UNITE database use for classification

evepyrenees · April 14, 2026, 8:59pm

Hello!

I am working with ITS1 data and have used a workflow borrowing heavily from the Langille lab’s microbiome helper, with a few fungal modifications including extracting the ITS1 region (Microbiome Helper 2 Marker gene workflow · LangilleLab/microbiome_helper Wiki · GitHub).

For step 3, Assign taxonomy to ASVs, I trained and used a classifier based on the most recent reference available on UNITE (PlutoF DOI) using qiime feature-classifier fit-classifier-naive-bayes and qiime feature-classifier classify-sklearn. I now have a taxonomy.tsv that appears to match what I expected to see based on my samples.

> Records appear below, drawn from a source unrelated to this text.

File: src/design/soc_pkg.sv
`default_nettype none

package soc_pkg;

   // Bus widths
   localparam int ADDR_W = 16;
   localparam int DATA_W = 32;

   // Memory sizes in words
   localparam int SRAM_ADDR_W = 8;
   localparam int ROM_ADDR_W  = 6;

   // CPU reset stretch after boot
   localparam int CPU_RST_CYCLES = 4;
   localparam int RST_CNT_W      = $clog2(CPU_RST_CYCLES + 1);
   localparam logic [RST_CNT_W-1:0] RST_CNT_LOAD = RST_CNT_W'(CPU_RST_CYCLES - 1);

   // Upper half of every boot image word
   localparam logic [15:0] ROM_TAG = 16'hb007;

   // Native bus request, wstrb of zero is a read
   typedef struct packed {
      logic                avalid;
      logic [ADDR_W-1:0]   addr;
      logic [DATA_W-1:0]   wdata;
      logic [DATA_W/8-1:0] wstrb;
   } iob_req_t;

   // Native bus response
   typedef struct packed {
      logic [DATA_W-1:0] rdata;
      logic              rvalid;
      logic              ready;
   } iob_resp_t;

   typedef enum logic [1:0] {
      BOOT,
      RESTART,
      RUN
   } boot_state_t;

endpackage

`default_nettype wire
File: src/design/soc_timer.sv
`timescale 1ns/1ps
`default_nettype none

// Cycle counter, CTRL at offset 0 and COUNT at offset 4
module soc_timer (
   input  logic               clk_i,
   input  logic               rst_n_i,
   input  soc_pkg::iob_req_t  req_i,
   output soc_pkg::iob_resp_t resp_o
);

   logic                       en_q;
   logic [soc_pkg::DATA_W-1:0] count_q;
   logic [soc_pkg::DATA_W-1:0] rdata_q;
   logic                       rvalid_q;
   logic                       wr_ctrl;
   logic                       rd_en;

   // COUNT is read only, writes there are dropped
   assign wr_ctrl = req_i.avalid && (req_i.wstrb != '0) && !req_i.addr[2];
   assign rd_en   = req_i.avalid && (req_i.wstrb == '0);

   always_ff @(posedge clk_i) begin
      if (!rst_n_i) begin
         en_q     <= 1'b0;
         count_q  <= '0;
         rvalid_q <= 1'b0;
      end else begin
         rvalid_q <= rd_en;
         if (wr_ctrl) en_q <= req_i.wdata[0];
         // clear wins over counting
         if (wr_ctrl && req_i.wdata[1]) begin
            count_q <= '0;
         end else if (en_q) begin
            count_q <= count_q + 1;
         end
      end
   end

   // Clear is a pulse, so it always reads back as 0
   always_ff @(posedge clk_i) begin
      if (rd_en) begin
         rdata_q <= req_i.addr[2] ? count_q : {{(soc_pkg::DATA_W-1){1'b0}}, en_q};
      end
   end

   assign resp_o = '{rdata: rdata_q, rvalid: rvalid_q, ready: 1'b1};

endmodule

`default_nettype wire

File: config.mk
export PLATFORM = sky130hd
export DESIGN_NAME = soc_timer
export DESIGN_NICKNAME = d
export VERILOG_FILES = /design/src/design/soc_pkg.sv /design/src/design/soc_timer.sv
export SDC_FILE = /design/constraint.sdc
export NUM_CORES = 1
export LEC_CHECK = 0
export BUFFER_PORTS_ARGS = -buffer_cell sky130_fd_sc_hd__buf_2
export CAP_MARGIN = 5
export CORE_MARGIN = 1.5
export CORE_UTILIZATION = 54
export DETAILED_ROUTE_END_ITERATION = 10
export GPL_ROUTABILITY_DRIVEN = 0
export PLACE_DENSITY = 0.82
export SYNTH_ARGS = -nofsm -noshare
export SYNTH_HDL_FRONTEND = slang
export SYNTH_SLANG_ARGS = --single-unit
File: constraint.sdc
create_clock -name clk_i -period 3.8 [get_ports clk_i]
set_clock_uncertainty 0.05 [all_clocks]
set_input_delay 0.19 -clock clk_i [delete_from_list [all_inputs] [get_ports clk_i]]
set_output_delay 0.19 -clock clk_i [all_outputs]
set_load 0.02 [all_outputs]
# ---- Word-level counts from Yosys, hierarchy flattened
# Cells that the tools add are included.
dict set report totals {
  rom_bits 0
  latchBits 0
  mem_count 0
  out_inout_bits 34
  mem_bits_rw 0
  regBits 66
}
dict set report op_classes {
  muxes 1
  n_div 0
  n_bitwise 1
  order_cmp 0
  n_reduce_logical 8
  eq_ne 0
  shift 0
  n_mul 0
  n_addsub 1
}
# cell n
set ops {}
lappend ops {{$add A32 B1 Y32 const B} 1}
lappend ops {{$logic_and A1 B1 Y1} 4}
lappend ops {{$logic_not A4 Y1} 1}
lappend ops {{$reduce_bool A4 Y1} 1}
lappend ops {{$reduce_or A2 Y1} 1}
lappend ops {{$logic_not A1 Y1} 1}
lappend ops {{$mux W1} 1}
lappend ops {{$not A1 Y1} 1}

# ---- Logic depth before layout (Yosys ltp)
dict set report logic_depth {
  ltp_word 5
  ltp_mapped 7
  depth_no_buf 5
}

# ---- Worst setup path before layout
# OpenSTA, ideal clock, no wires.
dict set report synth_timing {
  path_type {input -> register}
  start {in req_i[1] (netlist bit)}
  end {reg rdata_q[0] (netlist bit), enable pin}
  t_arrival_ns 2.178
  slack_ns 1.151
  cell_stages 2
  path_cell_list {or4_1 -> nor2_1}
}
dict set report synth_via {
  elab_chain_len 2
}
# element line_no
set synth_lines {}
lappend synth_lines {{from (decl)} soc_timer.sv:8} ;# input soc_pkg::iob_req_t req_i,
lappend synth_lines {{$logic_not A4 Y1} soc_timer.sv:21} ;# assign rd_en = req_i.avalid && (req_i.wstrb == '0);
lappend synth_lines {{$logic_and A1 B1 Y1} soc_timer.sv:21}
lappend synth_lines {{net rd_en} soc_timer.sv:17} ;# logic rd_en;
lappend synth_lines {{to (signal assigned)} soc_timer.sv:43} ;# rdata_q <= req_i.addr[2] ? count_q : {{(soc_pkg::DATA_W-1){1'b0}}, en_q};
lappend synth_lines {{to (decl)} soc_timer.sv:14} ;# logic [soc_pkg::DATA_W-1:0] rdata_q;
# The timed path passes the listed nets, and every way through them passes these cells.
# A chain may end at the register's enable or synchronous reset.

==> flow_summary.ini <==
[worst_setup_path]
cp_data_required_time_ns = 3.98
rr_endpoint = count_q[22]
worstSetupEndpointType = register
cp-start-kind = register
crit_fanout = 12
path_class = reg2reg
critical_r2r_launch = en_q
reg2regPathDepth = 4
data_arrival_time_at_the_worst_slack_endpoint_ns = 2.61
ff2ff_setup_slack_ns = 1.37

[synth]
synth_top_flop_cell = dfxtp_1
number_of_enable_type_register_cells_in_the_synthesized_netlist = 32
synth_fp_nets = 318
post_synth_and_or_nand_nor_area_fraction_pct = 24.0
synth_xor_area_share_pct = 4.03
combinational_family_with_the_most_area_after_synthesis = simple AND/OR/NAND/NOR gates
seq_area_frac_synth_pct = 58.1
synthTopCellsByCount = dfxtp_1, edfxtp_1, and2_1, a21oi_1, nor2_1
yosys.area.top_type = edfxtp_1
yosysWarningCount = 0
syn_inst = 262
post_synth_num_cell_types = 37
synthesized_area_fraction_occupied_by_adder_cells_pct = 0.443
synth.most_common_cell = dfxtp_1
syn_area_per_cell_um2 = 10.8
synth.cell_area_um2 = 2820
dominant_cells_by_area_after_synthesis = edfxtp_1, dfxtp_1, and2_1, or4_1, o31ai_1
asyncSetResetFlopFracSynth_pct = 0
area_fraction_of_the_dominant_cell_type_after_synthesis_pct = 34.0
register_bit_count_reported_by_yosys = 66
muxShareOfSynthArea_pct = 1.11
synth_compound_area_share_pct = 8.06

[detailed_routing]
number_of_vias_per_cell_after_detailed_routing = 5.43
routed_wl_mm = 4.85
drc_violation_count_after_routing = 0
drt.antenna.violating_nets = 0
num_vias = 2032
drt_pass1_iterations = 4
initialDrtViolationCount = 127
route.detailed.wl_per_inst_um = 13.0

[timing]
max_freq_mhz = 412
finalMaxSlewViolations = 0
min_period_ns = 2.43
rsz0062_at_grt = false
timing.setup.tns_ns = 0
finalCritPeriodShare_pct = 63.9
timing.hold.ws_ns = 0.0540
tightestPinTransition_ns = 1.06
timing.final.ws_setup_ns = 1.37
timing.final.hold_violations = 0
setup_viol_count_final = 0
max_slew_margin_pct = 29.3

[layout]
final_layout_size_suffix_gt1_share_pct = 19.1
antennaDiodeCount = 0
final_nets = 355
post-route-util_pct = 63.0
synthToLayoutAreaGrowth_pct = 13.3
fin_area_um2 = 3200

[global_routing]
global_route_wire_length_before_repair_mm = 7.89
grt_max_degree = 34
grtUsageTotal_pct = 18.6
antenna_violations_before_repair = 0
grt.met3_usage_pct = 3.57
grt.met2_usage_pct = 29.3
grt_overflow = 0
met1_usage_pct = 24.2
grt.busiest_layer = met2
grt_pass1_vias = 1758

[placement]
io_buffers = 42
place.detailed.hpwl_mm = 3.16
post_dp_cell_area_um2 = 3040
place_worst_setup_slack_ns = 1.41

[power]
power.share.combinational_pct = 2.5
seq_power_share_pct = 58.7
total_switching_power_mw = 0.262
power_density_nw_per_um2 = 398
power.share.clock_pct = 38.8
switching_share_pct = 20.6
p_int_mw = 1.01
ir_worst_vdd_mv = 0.273
leakagePower_nw = 1.09

[clock_tree]
tritoncts = yes
clock_insertion_delay_worst_skew_ns = 0.33
cts_num_sinks = 66
number_of_hold_buffers_added_after_cts = 0
clk_transition_reported_paths_ns = 0.06
cts.root.buffer_cell = clkbuf_8
number_of_buffers_created_by_cts = 9
cts-resized-gates = 0
clockBufferDepth = 2
cts-htree-levels = 3
cts_setup_buffers = 0

[die]
placeableCoreArea_um2 = 5070
die_height_um = 75.3
rows = 26
starting_density_of_the_core_pct = 55.6
chipWidth_um = 75.3
ioPinCount = 89
dieArea_um2 = 5670

[min_path]
holdPathStages = 3
holdCritPathClass = in2reg
hold_crit_start = req_i[4]
min_to = en_q

[run]
timing.max_cap.violations = 0

[run_status]
status = finished, final reports clean
==> critical path, stage by stage (launching register included) <==
cell and delay, ns:
dfxtp_1 0.50, nand4_1 0.45, or3_1 0.64, or4_1 0.54, a21oi_1 0.16
==> power groups by stage <==
stage / combinational [mW] / clock, mW / sequential (mW)
5_1_grt: 0.0360 / 0.529 / 0.748
6_report: 0.0323 / 0.493 / 0.747
3_3_place_gp: 0.0314 / 0 / 0.763
3_5_place_dp: 0.0325 / 0 / 0.763
2_1_floorplan: 0.0194 / 0 / 0.766
4_1_cts: 0.0326 / 0.502 / 0.747
==> how the worst max path moves through the flow <==
stage,from,endpoint,slack (ns)
after floorplan,req_i[1],rdata_q[0],1.15
after global placement,en_q,count_q[18],1.50
after detailed placement,en_q,count_q[22],1.41
after CTS,en_q,count_q[22],1.38
after global routing,en_q,count_q[17],1.16
final,en_q,count_q[22],1.37
==> placed cells by master, fill, tap and decap left out, drive strengths merged <==
cell type,n
a21oi,17
dfxtp,34
or2,1
and2,32
nand4,7
conb,1
xnor2,10
nor2b,1
xor2,3
o21ai,3
mux2,1
nor2,17
and4,3
a31oi,1
o21a,1
mux2i,2
edfxtp,32
or3,7
ha,1
or4,16
nand3,11
nor4,5
clkbuf,16
o31ai,14
nand2,14
nor3,3
buf,43
inv,6
o31a,1
and3,1
==> per-stage QoR <==
step / instances / power (mW)
after floorplan: 262 / 0.785
after global placement: 358 / 0.794
after detailed placement: 358 / 0.795
after CTS: 374 / 1.28
after global routing: 374 / 1.31
final: 374 / 1.27
==> layout make-up <==
| type | instances | area [um2] |
|---|---|---|
| clock buffers | 16 | 160 |
| fillers | 448 | 1880 |
| multi-input cells | 173 | 1070 |
| inverters | 6 | 22.5 |
| flip-flops and latches | 66 | 1640 |
| well taps | 70 | 87.6 |
| repair buffers | 43 | 218 |
==> per-layer routing <==
metal  up-vias  wire length, um
li1       1022                -
met1       964             2220
met2        35             2400
met3        11              138
met4         0               92
met5         -                0
==> logic make-up after synthesis <==
logic type / count (synthesis)
other: 1
AO/OA/AOI/OAI: 37
XOR/XNOR: 13
multiplexers: 3
adder cells (fa/ha/maj): 1
buffers and inverters: 23
AND/OR/NAND/NOR: 118
flip-flops: 66
==> state kept, by name, summed over array words and instances, names as in the netlist <==
| register | cells |
|---|---|
| count_q | 32 |
| en_q | 1 |
| rdata_q | 32 |
| rvalid_q | 1 |
Note: power is estimated with default switching activity, not from simulation.
==> src/design/soc_pkg.sv <==
`default_nettype none

package soc_pkg;

   // Bus widths
   localparam int ADDR_W = 16;
   localparam int DATA_W = 32;

   // Memory sizes in words
   localparam int SRAM_ADDR_W = 8;
   localparam int ROM_ADDR_W  = 6;

   // CPU reset stretch after boot
   localparam int CPU_RST_CYCLES = 4;
   localparam int RST_CNT_W      = $clog2(CPU_RST_CYCLES + 1);
   localparam logic [RST_CNT_W-1:0] RST_CNT_LOAD = RST_CNT_W'(CPU_RST_CYCLES - 1);

   // Upper half of every boot image word
   localparam logic [15:0] ROM_TAG = 16'hb007;

   // Native bus request, wstrb of zero is a read
   typedef struct packed {
      logic                avalid;
      logic [ADDR_W-1:0]   addr;
      logic [DATA_W-1:0]   wdata;
      logic [DATA_W/8-1:0] wstrb;
   } iob_req_t;

   // Native bus response
   typedef struct packed {
      logic [DATA_W-1:0] rdata;
      logic              rvalid;
      logic              ready;
   } iob_resp_t;

   typedef enum logic [1:0] {
      BOOT,
      RESTART,
      RUN
   } boot_state_t;

endpackage

`default_nettype wire
==> src/design/boot_ctrl.sv <==
`timescale 1ns/1ps
`default_nettype none

// Boot controller with the CTR register at offset 0
module boot_ctrl (
   input  logic               clk_i,
   input  logic               rst_n_i,
   input  soc_pkg::iob_req_t  req_i,
   output soc_pkg::iob_resp_t resp_o,
   output logic               boot_o,
   output logic               cpu_rst_o
);

   soc_pkg::boot_state_t          state_q;
   logic [soc_pkg::RST_CNT_W-1:0] rst_cnt_q;
   logic                          boot_q;
   logic                          cpu_rst_q;
   logic                          restart_q;
   logic                          wr_en;
   logic                          rd_en;
   logic                          rvalid_q;
   logic [soc_pkg::DATA_W-1:0]    rdata_q;

   assign wr_en = req_i.avalid && (req_i.wstrb != '0);
   assign rd_en = req_i.avalid && (req_i.wstrb == '0);

   always_ff @(posedge clk_i) begin
      if (!rst_n_i) begin
         state_q   <= soc_pkg::BOOT;
         boot_q    <= 1'b1;
         cpu_rst_q <= 1'b0;
         rst_cnt_q <= '0;
         restart_q <= 1'b0;
      end else begin
         // Clearing the boot flag is acted on one cycle after acceptance
         restart_q <= wr_en && !req_i.wdata[0] && (state_q == soc_pkg::BOOT);
         case (state_q)
            soc_pkg::BOOT: begin
               if (restart_q) begin
                  state_q   <= soc_pkg::RESTART;
                  boot_q    <= 1'b0;
                  cpu_rst_q <= 1'b1;
                  rst_cnt_q <= soc_pkg::RST_CNT_LOAD;
               end
            end
            soc_pkg::RESTART: begin
               if (rst_cnt_q == '0) begin
                  state_q   <= soc_pkg::RUN;
                  cpu_rst_q <= 1'b0;
               end else begin
                  rst_cnt_q <= rst_cnt_q - 1;
               end
            end
            // RUN holds until the next reset
            default: ;
         endcase
      end
   end

   // CTR readback
   always_ff @(posedge clk_i) begin
      if (!rst_n_i) begin
         rvalid_q <= 1'b0;
      end else begin
         rvalid_q <= rd_en;
      end
   end

   always_ff @(posedge clk_i) begin
      if (rd_en) rdata_q <= {{(soc_pkg::DATA_W-1){1'b0}}, boot_q};
   end

   assign resp_o    = '{rdata: rdata_q, rvalid: rvalid_q, ready: 1'b1};
   assign boot_o    = boot_q;
   assign cpu_rst_o = cpu_rst_q;

   assert property (@(posedge clk_i) disable iff (!rst_n_i)
      cpu_rst_q |-> (state_q == soc_pkg::RESTART))
      else $error("boot_ctrl: CPU reset outside RESTART");

   // The flag may only come back through a system reset
   assert property (@(posedge clk_i) $rose(boot_q) |-> $past(!rst_n_i))
      else $error("boot_ctrl: boot flag rose without reset");

endmodule

`default_nettype wire

==> config.mk <==
export PLATFORM = sky130hd
export DESIGN_NAME = boot_ctrl
export DESIGN_NICKNAME = d
export VERILOG_FILES = /design/src/design/soc_pkg.sv /design/src/design/boot_ctrl.sv
export SDC_FILE = /design/constraint.sdc
export NUM_CORES = 1
export LEC_CHECK = 0
export BUFFER_PORTS_ARGS = -buffer_cell sky130_fd_sc_hd__buf_2
export CAP_MARGIN = 10
export CELL_PAD_IN_SITES_DETAIL_PLACEMENT = 1
export CELL_PAD_IN_SITES_GLOBAL_PLACEMENT = 1
export CORE_AREA = 5 5 66 68
export CTS_CLUSTER_SIZE = 25
export DETAILED_ROUTE_END_ITERATION = 6
export DIE_AREA = 0 0 71 73
export PLACE_DENSITY = 0.75
export SETUP_SLACK_MARGIN = 0.3
export SKIP_CTS_REPAIR_TIMING = 1
export SYNTH_ARGS = -nofsm -noshare
export SYNTH_HDL_FRONTEND = slang
export SYNTH_SLANG_ARGS = --single-unit
==> constraint.sdc <==
create_clock -name clk_i -period 1.3 [get_ports clk_i]
set_input_delay 0 -clock clk_i [delete_from_list [all_inputs] [get_ports clk_i]]
set_output_delay 0 -clock clk_i [all_outputs]
set_load 0.03 [all_outputs]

My question involves the different types of feature IDs provided. I have a mix of representative sequences (SH0016447.10FU_KX515298_reps) and reference sequences (SH0016832.10FU_MG593539_refs). From what I understand, these are artifacts of how UNITE selects sequences to represent species hypotheses, but that including both can inflate diversity. I am wondering what common practice is to mitigate this? I have read that I can use qiime collapse to group by species hypothesis, but there seems to be a lot of caveats, and I am not confident in how I can do this while maintaining taxonomic information and abundance data.

Any insight would be extremely appreciated.

Thank you very much.

colinbrislawn · April 22, 2026, 4:15pm

Hello @evepyrenees,

I can help a little with UNITE.

https://doi.org/10.15156/BIO/3301242

That DOI matches the UNITE database version with an "S".

While I don't know exactly what the _s_ means, I think it means 'singletons'.

No S:

Includes singletons set as RefS (in dynamic files).

With S:

Includes global and 3% distance singletons.

I tried using the _s_ and non-s versions when I trained a skl classifier for the UNITE database and found that including singletons uniformly reduces the F-score by a few percent.

So, I stopped using the S version of the database for my pretrained UNITE classifiers.

Let us know what you try next, or if you are able to talk to the UNITE devs are learn more!

Like, the _s_ database must be useful for something! Please let me know if you find it!

Quick note:

It depends on how ASVs are made, and when in the pipeline they are made.

If you are working with DADA2 ASVs, for example, then the ASVs are made before taxonomy assignment and classification. The ASVs are unchanged, so diversity will be unchanged.

If you are working with close-ref OTU counting, then changing the database would also change the ASVs, and thus change the diversity too!